Your task is to return the line containing "export DETAILED_ROUTE_END_ITERATION = 8" and each line after it through the end of the entries, exactly, with no other lines.
Task input Start Marker
[config.mk]
export PLATFORM = sky130hd
export DESIGN_NAME = regfile_wb_arbiter
export DESIGN_NICKNAME = d
export VERILOG_FILES = /design/src/rtl/regfile_pkg.sv /design/src/rtl/regfile_wb_arbiter_rr_pick2.sv /design/src/rtl/regfile_wb_arbiter.sv
export SDC_FILE = /design/constraint.sdc
export NUM_CORES = 1
export LEC_CHECK = 0
export BUFFER_PORTS_ARGS = -buffer_cell sky130_fd_sc_hd__buf_2
export CELL_PAD_IN_SITES_DETAIL_PLACEMENT = 1
export CELL_PAD_IN_SITES_GLOBAL_PLACEMENT = 1
export CORE_MARGIN = 2
export CORE_UTILIZATION = 40
export DETAILED_ROUTE_END_ITERATION = 8
export GPL_TIMING_DRIVEN = 0
export PLACE_DENSITY_LB_ADDON = 0.1
export SYNTH_ARGS = -nofsm -noshare
export SYNTH_HDL_FRONTEND = slang
export SYNTH_SLANG_ARGS = --single-unit
[constraint.sdc]
create_clock -name clk -period 8.87 [get_ports clk]
set_clock_uncertainty 0.1 [all_clocks]
set_input_delay 0.887 -clock clk [delete_from_list [all_inputs] [get_ports clk]]
set_output_delay 0.887 -clock clk [all_outputs]
set_load 0.03 [all_outputs]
Task input End Marker
(Exercise result)
export DETAILED_ROUTE_END_ITERATION = 8
export GPL_TIMING_DRIVEN = 0
export PLACE_DENSITY_LB_ADDON = 0.1
export SYNTH_ARGS = -nofsm -noshare
export SYNTH_HDL_FRONTEND = slang
export SYNTH_SLANG_ARGS = --single-unit
[constraint.sdc]
create_clock -name clk -period 8.87 [get_ports clk]
set_clock_uncertainty 0.1 [all_clocks]
set_input_delay 0.887 -clock clk [delete_from_list [all_inputs] [get_ports clk]]
set_output_delay 0.887 -clock clk [all_outputs]
set_load 0.03 [all_outputs]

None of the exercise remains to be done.